From an optimization exercise on the open Yosys and OpenROAD flow, aimed at small area, a short achievable clock period and few clock cycles per item; shortcuts taken in it are not production practice. Where RTL was checked, it was by simulation tests only, not by an equivalence proof against the original. The RTL of runs 3 to 5 was laid out without a check of its function.

### design/flow/flow/run.sh
#!/bin/bash
# The standard layout, with the smallest buffer on the ports.
set -euo pipefail
bash standard.sh BUFFER_PORTS_ARGS="-buffer_cell sky130_fd_sc_hd__buf_1" finish > standard.log 2>&1
### design/flow/standard.sh
#!/bin/bash
# synth_recipe.tcl (not shown) runs the flow's synth.tcl, then flattens the netlist and writes it again
# the make line also repeats each setting of config.mk as NAME=value (left out here)
make -C /OpenROAD-flow-scripts/flow DESIGN_CONFIG=/design/flow/config.mk WORK_HOME=/design/flow/orfs CLKGATE_MAP_FILE= SYNTH_SCRIPT=/design/flow/synth_recipe.tcl "${@:-finish}"
### design/flow/config.mk
export PLATFORM = sky130hd
export DESIGN_NAME = aes128_enc
export DESIGN_NICKNAME = aes128_enc
export VERILOG_FILES = /design/flow/design.v
export SDC_FILE = /design/flow/constraint.sdc
export NUM_CORES = 8
export LEC_CHECK = 0
export CAP_MARGIN = 20
export CORE_MARGIN = 2
export CORE_UTILIZATION = 70
export CTS_BUF_LIST = sky130_fd_sc_hd__clkbuf_8
export CTS_CLUSTER_DIAMETER = 60
export CTS_CLUSTER_SIZE = 16
export SETUP_SLACK_MARGIN = 2.7
export SLEW_MARGIN = 20
export SYNTH_HIERARCHICAL = 1
### design/flow/constraint.sdc
create_clock -name core_clock -period 10.0 [get_ports {clk}]
set_input_delay 2.0000 -clock core_clock [delete_from_list [all_inputs] [get_ports {clk}]]
set_output_delay 2.0000 -clock core_clock [all_outputs]
set_load 0.01 [all_outputs]
### design/flow/design.v
module g_xor2 (input wire a, input wire b, output wire y);
    assign y = a ^ b;
endmodule
module g_xnor2 (input wire a, input wire b, output wire y);
    assign y = ~(a ^ b);
endmodule
module g_nand2 (input wire a, input wire b, output wire y);
    assign y = ~(a & b);
endmodule
module g_and2 (input wire a, input wire b, output wire y);
    assign y = a & b;
endmodule
module g_muxh (input wire s, input wire a, input wire b, output wire y);
    assign y = s ? b : ~a;
endmodule
module aes_sbox (
    input  wire [7:0] a,
    output wire [7:0] y
);
    wire U0 = a[7], U1 = a[6], U2 = a[5], U3 = a[4];
    wire U4 = a[3], U5 = a[2], U6 = a[1], U7 = a[0];
    wire T1, T2, T3, T4, T5, T6, T7, T8, T9, T10, T11, T12, T13, T14, T15, T16, T17, T18, T19, T20, T21, T22, T23, T24, T25, T26, T27, M1, M2, M3, M4, M5, M6, M7, M8, M9, M10, M11, M12, M13, M14, M15, M16, M17, M18, M19, M20, M21, M22, M23, M24, M25, M26, M27, M28, M29, M30, M31, M32, M33, M34, M35, M36, M37, M38, M39, M40, M41, M42, M43, M44, M45, M46, M47, M48, M49, M50, M51, M52, M53, M54, M55, M56, M57, M58, M59, M60, M61, M62, M63, L0, L1, L2, L3, L4, L5, L6, L7, L8, L9, L10, L11, L12, L13, L14, L15, L16, L17, L18, L19, L20, L21, L22, L23, L24, L25, L26, L27, L28, L29, S0, S1, S2, S3, S4, S5, S6, S7;
    g_xor2 g_T1 (.a(U0), .b(U3), .y(T1));
    g_xor2 g_T2 (.a(U0), .b(U5), .y(T2));
    g_xor2 g_T3 (.a(U0), .b(U6), .y(T3));
    g_xor2 g_T4 (.a(U3), .b(U5), .y(T4));
    g_xor2 g_T5 (.a(U4), .b(U6), .y(T5));
    g_xor2 g_T6 (.a(T1), .b(T5), .y(T6));
    g_xor2 g_T7 (.a(U1), .b(U2), .y(T7));
    g_xor2 g_T8 (.a(U7), .b(T6), .y(T8));
    g_xor2 g_T9 (.a(U7), .b(T7), .y(T9));
    g_xor2 g_T10 (.a(T6), .b(T7), .y(T10));
    g_xor2 g_T11 (.a(U1), .b(U5), .y(T11));
    g_xor2 g_T12 (.a(U2), .b(U5), .y(T12));
    g_xor2 g_T13 (.a(T3), .b(T4), .y(T13));
    g_xor2 g_T14 (.a(T6), .b(T11), .y(T14));
    g_xor2 g_T15 (.a(T5), .b(T11), .y(T15));
    g_xor2 g_T16 (.a(T5), .b(T12), .y(T16));
    g_xor2 g_T17 (.a(T9), .b(T16), .y(T17));
    g_xor2 g_T18 (.a(U3), .b(U7), .y(T18));
    g_xor2 g_T19 (.a(T7), .b(T18), .y(T19));
    g_xor2 g_T20 (.a(T1), .b(T19), .y(T20));
    g_xor2 g_T21 (.a(U6), .b(U7), .y(T21));
    g_xor2 g_T22 (.a(T7), .b(T21), .y(T22));
    g_xor2 g_T23 (.a(T2), .b(T22), .y(T23));
    g_xor2 g_T24 (.a(T2), .b(T10), .y(T24));
    g_xor2 g_T25 (.a(T20), .b(T17), .y(T25));
    g_xor2 g_T26 (.a(T3), .b(T16), .y(T26));
    g_xor2 g_T27 (.a(T1), .b(T12), .y(T27));
    g_nand2 g_M1 (.a(T13), .b(T6), .y(M1));
    g_nand2 g_M2 (.a(T23), .b(T8), .y(M2));
    g_xnor2 g_M3 (.a(T14), .b(M1), .y(M3));
    g_nand2 g_M4 (.a(T19), .b(U7), .y(M4));
    g_xor2 g_M5 (.a(M4), .b(M1), .y(M5));
    g_nand2 g_M6 (.a(T3), .b(T16), .y(M6));
    g_nand2 g_M7 (.a(T22), .b(T9), .y(M7));
    g_xnor2 g_M8 (.a(T26), .b(M6), .y(M8));
    g_nand2 g_M9 (.a(T20), .b(T17), .y(M9));
    g_xor2 g_M10 (.a(M9), .b(M6), .y(M10));
    g_nand2 g_M11 (.a(T1), .b(T15), .y(M11));
    g_nand2 g_M12 (.a(T4), .b(T27), .y(M12));
    g_xor2 g_M13 (.a(M12), .b(M11), .y(M13));
    g_nand2 g_M14 (.a(T2), .b(T10), .y(M14));
    g_xor2 g_M15 (.a(M14), .b(M11), .y(M15));
    g_xnor2 g_M16 (.a(M3), .b(M2), .y(M16));
    g_xor2 g_M17 (.a(M5), .b(T24), .y(M17));
    g_xnor2 g_M18 (.a(M8), .b(M7), .y(M18));
    g_xor2 g_M19 (.a(M10), .b(M15), .y(M19));
    g_xor2 g_M20 (.a(M16), .b(M13), .y(M20));
    g_xor2 g_M21 (.a(M17), .b(M15), .y(M21));
    g_xor2 g_M22 (.a(M18), .b(M13), .y(M22));
    g_xor2 g_M23 (.a(M19), .b(T25), .y(M23));
    g_xor2 g_M24 (.a(M22), .b(M23), .y(M24));
    g_nand2 g_M25 (.a(M22), .b(M20), .y(M25));
    g_xnor2 g_M26 (.a(M21), .b(M25), .y(M26));
    g_xor2 g_M27 (.a(M20), .b(M21), .y(M27));
    g_xnor2 g_M28 (.a(M23), .b(M25), .y(M28));
    g_nand2 g_M29 (.a(M28), .b(M27), .y(M29));
    g_nand2 g_M30 (.a(M26), .b(M24), .y(M30));
    g_and2 g_M31 (.a(M20), .b(M23), .y(M31));
    g_nand2 g_M32 (.a(M27), .b(M31), .y(M32));
    g_xnor2 g_M33 (.a(M27), .b(M25), .y(M33));
    g_and2 g_M34 (.a(M21), .b(M22), .y(M34));
    g_nand2 g_M35 (.a(M24), .b(M34), .y(M35));
    g_xnor2 g_M36 (.a(M24), .b(M25), .y(M36));
    g_xnor2 g_M37 (.a(M21), .b(M29), .y(M37));
    g_xnor2 g_M38 (.a(M32), .b(M33), .y(M38));
    g_xnor2 g_M39 (.a(M23), .b(M30), .y(M39));
    g_xnor2 g_M40 (.a(M35), .b(M36), .y(M40));
    g_xor2 g_M41 (.a(M38), .b(M40), .y(M41));
    g_xor2 g_M42 (.a(M37), .b(M39), .y(M42));
    g_xor2 g_M43 (.a(M37), .b(M38), .y(M43));
    g_xor2 g_M44 (.a(M39), .b(M40), .y(M44));
    g_xor2 g_M45 (.a(M42), .b(M41), .y(M45));
    g_nand2 g_M46 (.a(M44), .b(T6), .y(M46));
    g_nand2 g_M47 (.a(M40), .b(T8), .y(M47));
    g_nand2 g_M48 (.a(M39), .b(U7), .y(M48));
    g_nand2 g_M49 (.a(M43), .b(T16), .y(M49));
    g_nand2 g_M50 (.a(M38), .b(T9), .y(M50));
    g_nand2 g_M51 (.a(M37), .b(T17), .y(M51));
    g_nand2 g_M52 (.a(M42), .b(T15), .y(M52));
    g_nand2 g_M53 (.a(M45), .b(T27), .y(M53));
    g_nand2 g_M54 (.a(M41), .b(T10), .y(M54));
    g_nand2 g_M55 (.a(M44), .b(T13), .y(M55));
    g_nand2 g_M56 (.a(M40), .b(T23), .y(M56));
    g_nand2 g_M57 (.a(M39), .b(T19), .y(M57));
    g_nand2 g_M58 (.a(M43), .b(T3), .y(M58));
    g_nand2 g_M59 (.a(M38), .b(T22), .y(M59));
    g_nand2 g_M60 (.a(M37), .b(T20), .y(M60));
    g_nand2 g_M61 (.a(M42), .b(T1), .y(M61));
    g_nand2 g_M62 (.a(M45), .b(T4), .y(M62));
    g_nand2 g_M63 (.a(M41), .b(T2), .y(M63));
    g_xor2 g_L0 (.a(M61), .b(M62), .y(L0));
    g_xor2 g_L1 (.a(M50), .b(M56), .y(L1));
    g_xor2 g_L2 (.a(M46), .b(M48), .y(L2));
    g_xor2 g_L3 (.a(M47), .b(M55), .y(L3));
    g_xor2 g_L4 (.a(M54), .b(M58), .y(L4));
    g_xor2 g_L5 (.a(M49), .b(M61), .y(L5));
    g_xnor2 g_L6 (.a(M62), .b(L5), .y(L6));
    g_xnor2 g_L7 (.a(M46), .b(L3), .y(L7));
    g_xor2 g_L8 (.a(M51), .b(M59), .y(L8));
    g_xor2 g_L9 (.a(M52), .b(M53), .y(L9));
    g_xnor2 g_L10 (.a(M53), .b(L4), .y(L10));
    g_xnor2 g_L11 (.a(M60), .b(L2), .y(L11));
    g_xor2 g_L12 (.a(M48), .b(M51), .y(L12));
    g_xnor2 g_L13 (.a(M50), .b(L0), .y(L13));
    g_xor2 g_L14 (.a(M52), .b(M61), .y(L14));
    g_xnor2 g_L15 (.a(M55), .b(L1), .y(L15));
    g_xnor2 g_L16 (.a(M56), .b(L0), .y(L16));
    g_xnor2 g_L17 (.a(M57), .b(L1), .y(L17));
    g_xnor2 g_L18 (.a(M58), .b(L8), .y(L18));
    g_xnor2 g_L19 (.a(M63), .b(L4), .y(L19));
    g_xor2 g_L20 (.a(L0), .b(L1), .y(L20));
    g_xor2 g_L21 (.a(L1), .b(L7), .y(L21));
    g_xor2 g_L22 (.a(L3), .b(L12), .y(L22));
    g_xor2 g_L23 (.a(L18), .b(L2), .y(L23));
    g_xor2 g_L24 (.a(L15), .b(L9), .y(L24));
    g_xor2 g_L25 (.a(L6), .b(L10), .y(L25));
    g_xor2 g_L26 (.a(L7), .b(L9), .y(L26));
    g_xor2 g_L27 (.a(L8), .b(L10), .y(L27));
    g_xor2 g_L28 (.a(L11), .b(L14), .y(L28));
    g_xor2 g_L29 (.a(L11), .b(L17), .y(L29));
    g_xor2 g_S0 (.a(L6), .b(L24), .y(S0));
    g_xnor2 g_S1 (.a(L16), .b(L26), .y(S1));
    g_xnor2 g_S2 (.a(L19), .b(L28), .y(S2));
    g_xor2 g_S3 (.a(L6), .b(L21), .y(S3));
    g_xor2 g_S4 (.a(L20), .b(L22), .y(S4));
    g_xor2 g_S5 (.a(L25), .b(L29), .y(S5));
    g_xnor2 g_S6 (.a(L13), .b(L27), .y(S6));
    g_xnor2 g_S7 (.a(L6), .b(L23), .y(S7));
    assign y = {S0, S1, S2, S3, S4, S5, S6, S7};
endmodule
module aes_mixcol_n (
    input  wire [31:0] c,
    output wire [31:0] mn
);
    wire [7:0] b [0:3];
    assign b[0] = c[31:24];
    assign b[1] = c[23:16];
    assign b[2] = c[15:8];
    assign b[3] = c[7:0];
    wire [7:0] p [0:3];
    wire [7:0] x [0:3];
    wire [7:0] q [0:3];
    genvar i, j;
    generate
        for (i = 0; i < 4; i = i + 1) begin : g_b
            for (j = 0; j < 8; j = j + 1) begin : g_p
                g_xor2 u_p (.a(b[i][j]), .b(b[(i + 1) % 4][j]), .y(p[i][j]));
            end
            assign x[i][0] = p[i][7];
            g_xor2 u_x1 (.a(p[i][0]), .b(p[i][7]), .y(x[i][1]));
            assign x[i][2] = p[i][1];
            g_xor2 u_x3 (.a(p[i][2]), .b(p[i][7]), .y(x[i][3]));
            g_xor2 u_x4 (.a(p[i][3]), .b(p[i][7]), .y(x[i][4]));
            assign x[i][7:5] = p[i][6:4];
            for (j = 0; j < 8; j = j + 1) begin : g_q
                g_xor2 u_q (.a(b[(i + 1) % 4][j]), .b(p[(i + 2) % 4][j]), .y(q[i][j]));
                g_xnor2 u_m (.a(x[i][j]), .b(q[i][j]), .y(mn[31 - 8 * i - 7 + j]));
            end
        end
    endgenerate
endmodule
module aes128_enc (
    input  wire         clk,
    input  wire         rst,       
    input  wire         start,
    input  wire [127:0] key,
    input  wire [127:0] block,
    output reg          done,
    output wire [127:0] result
);
    reg [127:0] state;
    reg [127:0] kregn;
    reg [3:0]   cnt;      
    reg         idle;
    reg [7:0] rc;
    always @* begin
        if (idle)
            rc = 8'h01;
        else
            case (cnt)
                4'd1: rc = 8'h02;
                4'd2: rc = 8'h04;
                4'd3: rc = 8'h08;
                4'd4: rc = 8'h10;
                4'd5: rc = 8'h20;
                4'd6: rc = 8'h40;
                4'd7: rc = 8'h80;
                4'd8: rc = 8'h1b;
                default: rc = 8'h36;
            endcase
    end
    wire [127:0] sr;
    genvar i, c, r;
    generate
        for (c = 0; c < 4; c = c + 1) begin : g_col
            for (r = 0; r < 4; r = r + 1) begin : g_row
                assign sr[127-8*(r+4*c) -: 8] = state[127-8*(r+4*((c+r)%4)) -: 8];
            end
        end
    endgenerate
    wire [127:0] mcn;
    generate
        for (c = 0; c < 4; c = c + 1) begin : g_mc
            aes_mixcol_n u_mc (.c(sr[127-32*c -: 32]), .mn(mcn[127-32*c -: 32]));
        end
    endgenerate
    wire [127:0] din, kin, sbin, nstate;
    generate
        for (i = 0; i < 128; i = i + 1) begin : g_ark
            g_muxh u_d (.s(idle), .a(mcn[i]), .b(block[i]), .y(din[i]));
            g_muxh u_k (.s(idle), .a(kregn[i]), .b(key[i]), .y(kin[i]));
            g_xor2 u_x (.a(din[i]), .b(kin[i]), .y(sbin[i]));
        end
        for (i = 0; i < 16; i = i + 1) begin : g_sub
            aes_sbox u_sb (.a(sbin[127-8*i -: 8]), .y(nstate[127-8*i -: 8]));
        end
    endgenerate
    wire [31:0] w0 = kin[127:96], w1 = kin[95:64], w2 = kin[63:32], w3 = kin[31:0];
    wire [31:0] sub;
    aes_sbox ks0 (.a(w3[23:16]), .y(sub[31:24]));
    aes_sbox ks1 (.a(w3[15:8]),  .y(sub[23:16]));
    aes_sbox ks2 (.a(w3[7:0]),   .y(sub[15:8]));
    aes_sbox ks3 (.a(w3[31:24]), .y(sub[7:0]));
    wire [31:0] w0r;
    wire [31:0] a01, a012, a0123, n0n, n1n, n2n, n3n;
    assign w0r[23:0] = w0[23:0];
    generate
        for (i = 0; i < 8; i = i + 1) begin : g_rc
            g_xor2 u_rc (.a(w0[24+i]), .b(rc[i]), .y(w0r[24+i]));
        end
        for (i = 0; i < 32; i = i + 1) begin : g_ks
            g_xor2  u_a01 (.a(w0r[i]), .b(w1[i]), .y(a01[i]));
            g_xor2  u_a012 (.a(a01[i]), .b(w2[i]), .y(a012[i]));
            g_xor2  u_a0123 (.a(a012[i]), .b(w3[i]), .y(a0123[i]));
            g_xnor2 u_n0 (.a(w0r[i]), .b(sub[i]), .y(n0n[i]));
            g_xnor2 u_n1 (.a(a01[i]), .b(sub[i]), .y(n1n[i]));
            g_xnor2 u_n2 (.a(a012[i]), .b(sub[i]), .y(n2n[i]));
            g_xnor2 u_n3 (.a(a0123[i]), .b(sub[i]), .y(n3n[i]));
        end
    endgenerate
    generate
        for (i = 0; i < 128; i = i + 1) begin : g_out
            g_xnor2 u_o (.a(sr[i]), .b(kregn[i]), .y(result[i]));
        end
    endgenerate
    always @(posedge clk) begin
        state <= nstate;
        kregn <= {n0n, n1n, n2n, n3n};
    end
    always @(posedge clk) begin
        if (rst) begin
            cnt  <= 4'd0;
            idle <= 1'b1;
            done <= 1'b0;
        end else begin
            done <= !idle && cnt == 4'd9;
            if (start && idle) begin
                cnt  <= 4'd1;
                idle <= 1'b0;
            end else if (!idle) begin
                cnt <= cnt + 4'd1;
                if (cnt == 4'd9)
                    idle <= 1'b1;
            end
        end
    end
endmodule
==> key figures, run 1 <==
Clock network
  • Clk latency of the worst-skew pair: about 0.65 ns
  • Cts hold-fix bufs: 0
  • Worst-path clk slew: 0.09 ns
  • Root Buffer Master: clkbuf_8
  • H-Tree Depth: 2
  • CTS buffer count: 34
  • Sink Count: 262
  • Largest buffer count on any clock path: 3
  • TritonCTS clock tree: done

Setup path
  • CP delay by family, top: XOR/XNOR gates
  • CP bufs+invs: 1
  • Largest stage delay, worst path: between 0.7 and 0.8 ns
  • Setup CP Type: primary input to flip-flop
  • Arrival @ worst endpoint: 7.49 ns
  • Worst-path fanout max: 5
  • Worst r2r src: idle
  • Most frequent CP cell: xor2_1
  • CP required: 10.49 ns
  • Crit-path slowest cell: xor2_1
  • Crit-path cells: buf_1 > nand2_1 > o21ai_1 > xor2_2 > xor2_2 > xor2_1 > nand2_1 > xor2_2 > xor2_1 > xor2_2 > xor2_1 > nand2_1 > xnor2_2 > xor2_1 > xor2_1 > nand2_2 > xor2_2 > xor2_1 > xor2_1 > xnor2_1
  • CP startpoint: key[23]
  • Endpoint class of the critical path: flip-flop
  • Crit start category: primary input

STA
  • Worst Tran Pin Value: about 1.1 ns
  • Final setup viols: 0
  • Max Fclk: roughly 140 MHz
  • Slew HR: between 20 and 25%
  • Setup_tns: 0 ns
  • Slew Viols, Final: 0
  • Period utilization: approximately 70%
  • RSZ-0062 raised after global routing: true
  • Clk_skew: 0.0622 ns
  • Period minus WS final: around 7.0 ns
  • Final hold violations: 0

Placed design
  • Post-DP Area: roughly 39000 um2
  • DP Wirelength: ~99 mm
  • Port Buf Inserts: approximately 390
  • GPL Wtd Cong: about 1.1

Logic synthesis
  • Simple-Gate Fraction of Synth Area: about 10%
  • Area fraction in compound gates after synthesis: approximately 3.7%
  • Largest family of logic cells by synthesized area: XOR/XNOR gates
  • Synth Area in Adders: less than 1%
  • Avg Cell Area, Syn: roughly 8.1 um2
  • Post-synthesis async set-or-reset flop share: 0%
  • Mapped Area: between 30000 and 40000 um2
  • Synth Area in XOR/XNOR: 67.8%
  • Ys flop type: dfxtp_1
  • FF+latch count, synth: approximately 260
  • Mapped Cells: 4457
  • EDFF count, synth: 0
  • Mapped Nets: 4722
  • Yosys warnings: 8
  • Yosys cell types: 25
  • Mux share of post-synthesis cell area: less than 1%
  • Register area share after synthesis: 14.5%

Finish
  • Layout Area Growth over Synthesis: 11.2%
  • Nets@finish: 4996
  • Fillers: 3887
  • Layout cells sized above 1: ~7.4%
  • Final instance area: approximately 40000 um2

Die
  • Die Span X: between 200 and 250 um
  • Num ports: approximately 390
  • Core area: around 51000 um2
  • Die area: 53500 um2
  • Initial Util: 70.6%
  • Rows: 83
  • Die height: between 200 and 250 um

Global route
  • First-pass GRT wire length: 171 mm
  • Total gr overflow: 0
  • Largest net degree at the start of global routing: 140
  • Initial antenna violation count: 1
  • Vias in the first global route: around 29k
  • GRT Overall Usage: a little over two fifths

Run
  • Max cap viols: 0

Routing
  • Final WL: approximately 120 mm
  • DRT Pass-1 Iters: 6
  • Wirelength per Cell: roughly 21 um
  • Vias/cell: roughly 5.5
  • DRT iter0 DRCs: 2433
  • Via Count: around 30k
  • Post-route ant nets: 0
  • Residual DRC: 0

Worst hold path
  • Worst hold start: cnt[0]
  • Hold crit path type: flip-flop to flip-flop

Status
  • Status: timing/DRC/antenna clean
## routing by layer
metal	vias to the layer above	part of all wire, %	track usage, %
met5	-	0	0
met3	341	8.5	7.04
met2	1432	45	68.1
li1	14000	-	-
met4	0	6.6	24.6
met1	14100	40	53.7
## cell usage in the layout, fill, tap and decap left out, types with 9 or more instances in the layout
cell type  Yosys  final
xor2_1      1896   1726
nand2_1      899    882
xnor2_1      904    814
buf_1          0    387
dfxtp_1      262    261
o21ai_1      256    254
xor2_2         0    170
xnor2_2        0     79
and2_1        41     41
clkbuf_8       0     37
nand2_2        0     17
xnor2_4        0     11
buf_4        160      9
## cell type report
cell class	count	area (um2)	area share, %
Multi-Input combinational cell	4030	31800	79.1
Sequential cell	262	5250	13.1
Timing Repair Buffer	399	1570	3.91
Tap cell	680	851	2.12
Clock buffer	37	509	1.27
Clock inverter	24	200	0.498
Inverter	4	15.0	0.0373
Antenna cell	1	2.50	0.00622
## per-module statistics from Yosys (local to each module, per instance), excerpt
module      times used  area, um2  flops+latches
aes128_enc           1       5530            262
g_xnor2            904       8.76              0
g_nand2            640       3.75              0
g_xor2            1896       8.76              0
g_muxh             256       8.76              0
aes_sbox            20       60.1              0
g_and2              40       6.26              0
## worst register-to-register path, cell delays in order, from the launching register on
cell	delay (ns)
dfxtp_4	0.73
buf_4	0.61
nand2_1	0.10
o21ai_1	0.44
xor2_2	0.40
xor2_2	0.35
xor2_1	0.38
nand2_1	0.16
xor2_2	0.21
xor2_1	0.26
xor2_2	0.32
xor2_1	0.30
nand2_1	0.16
xnor2_2	0.30
xor2_1	0.31
xor2_1	0.24
nand2_2	0.15
xor2_2	0.26
xor2_1	0.20
xor2_1	0.72
xnor2_1	0.13
## cell usage after synthesis, drive strengths merged (2+ instances only)
cell	number	area, um2
xor2	1896	16600
xnor2	904	7920
nand2	899	3370
dfxtp	262	5250
o21ai	258	1290
buf	161	1210
and2	41	257
nor2	8	32.5
a21oi	6	30.0
ha	6	75.1
inv	4	15.0
nand2b	2	15.0
nand3b	2	15.0
## through the flow
stage	util [%]	cells	setup WS [ns]	hold WS, ns
global placement	76.9	5374	2.55	0.519
floorplan	-	4457	2.20	0.487
detailed placement	76.9	5374	2.48	0.533
finish	78.5	5437	3.00	0.539
global route	78.5	5436	2.68	0.569
CTS	78.3	5435	2.95	0.533
## kinds of logic (layout without fill, tap and decap cells)
group,count (synthesis),in the layout
AO/OA/AOI/OAI,267,267
XOR/XNOR,2800,2800
adder cells (fa/ha/maj),6,6
buffers and inverters,165,464
flip-flops,262,262
multiplexers,1,1
other,0,1
AND/OR/NAND/NOR,956,956
## sequential cells by signal, indices dropped and copies added (netlist names)
| signal | flops |
|---|---|
| done | 1 |
| idle | 1 |
| kregn | 128 |
| cnt | 4 |
| state | 128 |
## what timing repair did
item	in CTS	in global routing
hold endpoints to repair	0	0
setup endpoints to repair	0	95
setup buffers	0	1
resized for setup	0	10
## path summary, 6_finish.rpt
check | end | slack, ns | cells after the start
setup / recovery | kregn[27] | 3.00 | 20
hold / removal | cnt[3] | 0.54 | 2
setup reg to reg | kregn[27] | 3.11 | 20
hold reg to reg | cnt[3] | 0.54 | 2
Testbench counts, summed over its fixed seeds: cycles 5,128, blocks 512.
==> run 2, diff against run 1 <==
==> design/flow/flow/run.sh (replaced) <==
#!/bin/bash
# The standard layout, with the smallest buffer on the ports and timing
# repair by sizing only.
set -euo pipefail
bash standard.sh BUFFER_PORTS_ARGS="-buffer_cell sky130_fd_sc_hd__buf_1" SETUP_MOVE_SEQUENCE="unbuffer,sizeup,swap" finish > standard.log 2>&1
--- a/design/flow/config.mk
+++ b/design/flow/config.mk
@@ -11,6 +11,6 @@
 export CTS_BUF_LIST = sky130_fd_sc_hd__clkbuf_8
 export CTS_CLUSTER_DIAMETER = 60
 export CTS_CLUSTER_SIZE = 16
-export SETUP_SLACK_MARGIN = 2.7
+export SETUP_SLACK_MARGIN = 3.0
 export SLEW_MARGIN = 20
 export SYNTH_HIERARCHICAL = 1
==> run 2 against run 1 <==
Against the previous run: largest cell class unchanged; die area unchanged; highest routed layer unchanged; first-iteration DRC count rose by 2.2%; cell count barely moved; critical path type is now flip-flop to flip-flop.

Work to be completed.
Please transcribe, exactly and with nothing added, the lines from the first line of the material above through the line that contains "### design/flow/design.v".

Task answer.
From an optimization exercise on the open Yosys and OpenROAD flow, aimed at small area, a short achievable clock period and few clock cycles per item; shortcuts taken in it are not production practice. Where RTL was checked, it was by simulation tests only, not by an equivalence proof against the original. The RTL of runs 3 to 5 was laid out without a check of its function.

### design/flow/flow/run.sh
#!/bin/bash
# The standard layout, with the smallest buffer on the ports.
set -euo pipefail
bash standard.sh BUFFER_PORTS_ARGS="-buffer_cell sky130_fd_sc_hd__buf_1" finish > standard.log 2>&1
### design/flow/standard.sh
#!/bin/bash
# synth_recipe.tcl (not shown) runs the flow's synth.tcl, then flattens the netlist and writes it again
# the make line also repeats each setting of config.mk as NAME=value (left out here)
make -C /OpenROAD-flow-scripts/flow DESIGN_CONFIG=/design/flow/config.mk WORK_HOME=/design/flow/orfs CLKGATE_MAP_FILE= SYNTH_SCRIPT=/design/flow/synth_recipe.tcl "${@:-finish}"
### design/flow/config.mk
export PLATFORM = sky130hd
export DESIGN_NAME = aes128_enc
export DESIGN_NICKNAME = aes128_enc
export VERILOG_FILES = /design/flow/design.v
export SDC_FILE = /design/flow/constraint.sdc
export NUM_CORES = 8
export LEC_CHECK = 0
export CAP_MARGIN = 20
export CORE_MARGIN = 2
export CORE_UTILIZATION = 70
export CTS_BUF_LIST = sky130_fd_sc_hd__clkbuf_8
export CTS_CLUSTER_DIAMETER = 60
export CTS_CLUSTER_SIZE = 16
export SETUP_SLACK_MARGIN = 2.7
export SLEW_MARGIN = 20
export SYNTH_HIERARCHICAL = 1
### design/flow/constraint.sdc
create_clock -name core_clock -period 10.0 [get_ports {clk}]
set_input_delay 2.0000 -clock core_clock [delete_from_list [all_inputs] [get_ports {clk}]]
set_output_delay 2.0000 -clock core_clock [all_outputs]
set_load 0.01 [all_outputs]
### design/flow/design.v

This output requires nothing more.